▶ _Collected data entries_
### config.mk
export PLATFORM = sky130hd
export DESIGN_NAME = iow_host_flat
export DESIGN_NICKNAME = d
export VERILOG_FILES = /design/src/hw/iow_pkg.sv /design/src/hw/iow_if.sv /design/src/hw/iow_host.sv /design/src/flat_wrapper.sv
export SDC_FILE = /design/constraint.sdc
export NUM_CORES = 1
export LEC_CHECK = 0
export BUFFER_PORTS_ARGS = -buffer_cell sky130_fd_sc_hd__buf_2
export CAP_MARGIN = 20
export CORE_MARGIN = 10
export CORE_UTILIZATION = 48
export DETAILED_ROUTE_END_ITERATION = 8
export PLACE_DENSITY_LB_ADDON = 0.08
export SETUP_SLACK_MARGIN = 0.02
export SLEW_MARGIN = 20
export SYNTH_ARGS = -nofsm -noshare
export SYNTH_HDL_FRONTEND = slang
export SYNTH_SLANG_ARGS = --single-unit
export TNS_END_PERCENT = 20
### constraint.sdc
create_clock -name clk_i -period 1.6 [get_ports clk_i]
set_clock_uncertainty 0.05 [all_clocks]
set_input_delay 0.32 -clock clk_i [delete_from_list [all_inputs] [get_ports clk_i]]
set_output_delay 0.32 -clock clk_i [all_outputs]
set_load 0.02 [all_outputs]
### src/hw/iow_pkg.sv
// iow_pkg: constants shared by both ends of the i/o port watchdog
package iow_pkg;
    // ==================================================================
    // port map
    localparam logic [15:0] WDT_PORT_ADDR = 16'h0443;
    localparam logic [7:0]  IVL_MIN       = 8'h01;
    localparam logic [7:0]  IVL_MAX       = 8'h3f;
    localparam int          IVL_W         = 6;
    // ==================================================================
    // timing
    localparam int          CLK_HZ        = 40_000_000;
    localparam int          TICK_SEC      = 1;
    localparam int          TICK_CYCLES   = CLK_HZ * TICK_SEC;
    // ==================================================================
    // controller registers (word index on the software port)
    localparam logic [3:0]  CR_CTRL       = 4'h0;
    localparam logic [3:0]  CR_IVL        = 4'h1;
    localparam logic [3:0]  CR_STAT       = 4'h2;
    localparam logic [3:0]  CR_IRQ_STAT   = 4'h3;
    localparam logic [3:0]  CR_IRQ_CLR    = 4'h4;
    localparam logic [3:0]  CR_IRQ_EN     = 4'h5;
    localparam logic [3:0]  CR_RDATA      = 4'h6;
    // ctrl bits
    localparam int          CTRL_GO_WR    = 0;
    localparam int          CTRL_GO_RD    = 1;
    localparam int          CTRL_MODE_IRQ = 2;
    // irq status bits
    localparam int          IRQ_DONE      = 0;
    localparam int          IRQ_EXPIRE    = 1;
    localparam int          IRQ_W         = 2;
    localparam logic [7:0]  CTRL_RESET    = 8'h00;
endpackage
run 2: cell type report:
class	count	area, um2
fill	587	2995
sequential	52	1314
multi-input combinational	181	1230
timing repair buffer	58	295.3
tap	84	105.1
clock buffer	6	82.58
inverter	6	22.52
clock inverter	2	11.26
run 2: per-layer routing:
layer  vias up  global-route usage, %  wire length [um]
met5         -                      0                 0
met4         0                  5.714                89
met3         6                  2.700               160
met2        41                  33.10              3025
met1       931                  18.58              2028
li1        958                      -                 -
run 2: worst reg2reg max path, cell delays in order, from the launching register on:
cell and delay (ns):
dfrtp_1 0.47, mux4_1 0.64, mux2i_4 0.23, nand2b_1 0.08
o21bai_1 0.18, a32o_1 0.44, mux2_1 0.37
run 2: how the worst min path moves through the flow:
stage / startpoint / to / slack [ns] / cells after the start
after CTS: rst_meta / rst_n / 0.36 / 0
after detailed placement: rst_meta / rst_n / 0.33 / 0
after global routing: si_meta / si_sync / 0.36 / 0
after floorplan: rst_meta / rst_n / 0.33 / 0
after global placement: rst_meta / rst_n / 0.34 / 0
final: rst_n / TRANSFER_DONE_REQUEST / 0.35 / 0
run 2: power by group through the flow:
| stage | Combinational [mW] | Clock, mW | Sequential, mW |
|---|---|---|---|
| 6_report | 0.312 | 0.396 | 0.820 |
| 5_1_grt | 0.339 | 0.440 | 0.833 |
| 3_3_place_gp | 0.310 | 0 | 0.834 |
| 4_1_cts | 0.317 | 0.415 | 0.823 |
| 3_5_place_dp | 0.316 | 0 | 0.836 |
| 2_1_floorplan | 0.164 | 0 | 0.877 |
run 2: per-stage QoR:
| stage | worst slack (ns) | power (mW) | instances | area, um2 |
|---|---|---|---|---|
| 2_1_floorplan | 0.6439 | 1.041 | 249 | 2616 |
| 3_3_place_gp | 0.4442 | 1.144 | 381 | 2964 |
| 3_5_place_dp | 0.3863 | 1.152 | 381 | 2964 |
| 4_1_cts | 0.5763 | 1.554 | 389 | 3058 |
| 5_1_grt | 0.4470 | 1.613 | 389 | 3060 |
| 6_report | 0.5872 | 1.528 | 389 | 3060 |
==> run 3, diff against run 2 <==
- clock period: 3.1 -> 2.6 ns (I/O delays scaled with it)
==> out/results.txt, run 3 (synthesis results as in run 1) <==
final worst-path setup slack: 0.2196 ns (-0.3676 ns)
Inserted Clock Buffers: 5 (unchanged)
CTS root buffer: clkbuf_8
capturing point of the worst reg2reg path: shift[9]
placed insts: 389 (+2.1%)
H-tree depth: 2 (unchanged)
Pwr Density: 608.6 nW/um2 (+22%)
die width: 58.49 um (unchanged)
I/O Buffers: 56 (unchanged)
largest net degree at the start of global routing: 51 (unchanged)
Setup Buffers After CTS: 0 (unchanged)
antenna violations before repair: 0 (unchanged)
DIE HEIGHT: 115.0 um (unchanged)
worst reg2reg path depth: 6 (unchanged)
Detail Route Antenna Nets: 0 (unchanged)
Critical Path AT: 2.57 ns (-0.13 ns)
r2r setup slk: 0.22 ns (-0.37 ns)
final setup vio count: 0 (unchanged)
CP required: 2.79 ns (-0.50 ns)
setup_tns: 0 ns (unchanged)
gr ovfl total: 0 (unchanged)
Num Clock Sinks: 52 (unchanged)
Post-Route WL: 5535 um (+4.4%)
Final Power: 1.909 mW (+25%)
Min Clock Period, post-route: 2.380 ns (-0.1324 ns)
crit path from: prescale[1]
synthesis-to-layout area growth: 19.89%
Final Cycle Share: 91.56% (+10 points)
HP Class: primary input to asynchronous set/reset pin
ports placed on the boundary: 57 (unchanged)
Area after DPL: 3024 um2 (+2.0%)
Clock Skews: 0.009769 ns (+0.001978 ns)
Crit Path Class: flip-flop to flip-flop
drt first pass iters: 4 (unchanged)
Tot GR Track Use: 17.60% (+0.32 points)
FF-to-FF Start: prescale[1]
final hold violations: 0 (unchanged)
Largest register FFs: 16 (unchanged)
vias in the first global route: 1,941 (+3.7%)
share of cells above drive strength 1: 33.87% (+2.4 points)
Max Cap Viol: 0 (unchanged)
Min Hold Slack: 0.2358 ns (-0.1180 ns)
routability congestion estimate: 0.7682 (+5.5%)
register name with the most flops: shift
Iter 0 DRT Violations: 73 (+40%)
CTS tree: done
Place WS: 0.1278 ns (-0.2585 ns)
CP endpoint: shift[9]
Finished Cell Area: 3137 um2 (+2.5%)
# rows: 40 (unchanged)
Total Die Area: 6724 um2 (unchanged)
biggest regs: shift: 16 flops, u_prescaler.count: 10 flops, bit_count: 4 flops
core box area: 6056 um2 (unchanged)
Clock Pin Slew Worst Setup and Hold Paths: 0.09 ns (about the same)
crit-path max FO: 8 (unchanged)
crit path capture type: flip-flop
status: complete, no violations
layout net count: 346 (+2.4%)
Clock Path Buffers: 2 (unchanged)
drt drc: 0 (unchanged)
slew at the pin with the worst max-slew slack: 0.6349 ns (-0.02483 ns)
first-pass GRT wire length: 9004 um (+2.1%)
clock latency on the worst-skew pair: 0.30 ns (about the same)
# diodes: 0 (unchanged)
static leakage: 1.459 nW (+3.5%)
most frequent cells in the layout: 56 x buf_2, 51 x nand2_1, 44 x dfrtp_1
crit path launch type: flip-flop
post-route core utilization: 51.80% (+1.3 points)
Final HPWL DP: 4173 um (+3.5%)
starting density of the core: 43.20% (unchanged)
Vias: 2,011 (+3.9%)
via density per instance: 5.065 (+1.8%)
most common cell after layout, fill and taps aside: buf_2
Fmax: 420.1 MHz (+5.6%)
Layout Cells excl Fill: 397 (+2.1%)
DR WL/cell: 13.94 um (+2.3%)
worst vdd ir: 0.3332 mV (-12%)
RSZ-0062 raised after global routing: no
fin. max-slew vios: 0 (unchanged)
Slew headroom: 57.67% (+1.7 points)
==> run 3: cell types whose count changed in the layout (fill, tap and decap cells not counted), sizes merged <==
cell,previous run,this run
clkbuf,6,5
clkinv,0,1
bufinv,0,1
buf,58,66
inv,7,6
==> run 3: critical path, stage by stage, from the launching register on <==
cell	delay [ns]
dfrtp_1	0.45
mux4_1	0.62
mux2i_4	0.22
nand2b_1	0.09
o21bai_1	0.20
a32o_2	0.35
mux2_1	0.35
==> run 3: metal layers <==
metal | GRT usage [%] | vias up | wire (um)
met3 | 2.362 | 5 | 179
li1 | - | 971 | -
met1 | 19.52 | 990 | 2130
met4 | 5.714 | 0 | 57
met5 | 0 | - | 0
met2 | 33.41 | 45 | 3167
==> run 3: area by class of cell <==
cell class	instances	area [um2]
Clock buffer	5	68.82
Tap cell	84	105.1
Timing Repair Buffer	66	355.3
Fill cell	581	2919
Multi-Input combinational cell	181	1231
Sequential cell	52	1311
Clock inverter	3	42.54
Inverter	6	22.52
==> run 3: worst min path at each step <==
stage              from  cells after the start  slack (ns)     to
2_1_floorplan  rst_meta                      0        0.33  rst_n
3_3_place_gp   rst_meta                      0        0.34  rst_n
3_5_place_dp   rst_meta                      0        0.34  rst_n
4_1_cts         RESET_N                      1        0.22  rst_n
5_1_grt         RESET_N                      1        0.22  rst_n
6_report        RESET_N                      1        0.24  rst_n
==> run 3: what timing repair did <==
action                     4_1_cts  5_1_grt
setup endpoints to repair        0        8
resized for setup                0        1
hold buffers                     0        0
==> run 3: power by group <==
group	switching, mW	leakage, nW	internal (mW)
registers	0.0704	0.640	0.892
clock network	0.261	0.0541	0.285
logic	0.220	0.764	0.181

▶ _Exercise objective_
Exactly the lines above from the one with "final: rst_n /" to the one with "largest net degree", both included, are to be quoted; leave the rest out.

▶ _Reply_
final: rst_n / TRANSFER_DONE_REQUEST / 0.35 / 0
run 2: power by group through the flow:
| stage | Combinational [mW] | Clock, mW | Sequential, mW |
|---|---|---|---|
| 6_report | 0.312 | 0.396 | 0.820 |
| 5_1_grt | 0.339 | 0.440 | 0.833 |
| 3_3_place_gp | 0.310 | 0 | 0.834 |
| 4_1_cts | 0.317 | 0.415 | 0.823 |
| 3_5_place_dp | 0.316 | 0 | 0.836 |
| 2_1_floorplan | 0.164 | 0 | 0.877 |
run 2: per-stage QoR:
| stage | worst slack (ns) | power (mW) | instances | area, um2 |
|---|---|---|---|---|
| 2_1_floorplan | 0.6439 | 1.041 | 249 | 2616 |
| 3_3_place_gp | 0.4442 | 1.144 | 381 | 2964 |
| 3_5_place_dp | 0.3863 | 1.152 | 381 | 2964 |
| 4_1_cts | 0.5763 | 1.554 | 389 | 3058 |
| 5_1_grt | 0.4470 | 1.613 | 389 | 3060 |
| 6_report | 0.5872 | 1.528 | 389 | 3060 |
==> run 3, diff against run 2 <==
- clock period: 3.1 -> 2.6 ns (I/O delays scaled with it)
==> out/results.txt, run 3 (synthesis results as in run 1) <==
final worst-path setup slack: 0.2196 ns (-0.3676 ns)
Inserted Clock Buffers: 5 (unchanged)
CTS root buffer: clkbuf_8
capturing point of the worst reg2reg path: shift[9]
placed insts: 389 (+2.1%)
H-tree depth: 2 (unchanged)
Pwr Density: 608.6 nW/um2 (+22%)
die width: 58.49 um (unchanged)
I/O Buffers: 56 (unchanged)
largest net degree at the start of global routing: 51 (unchanged)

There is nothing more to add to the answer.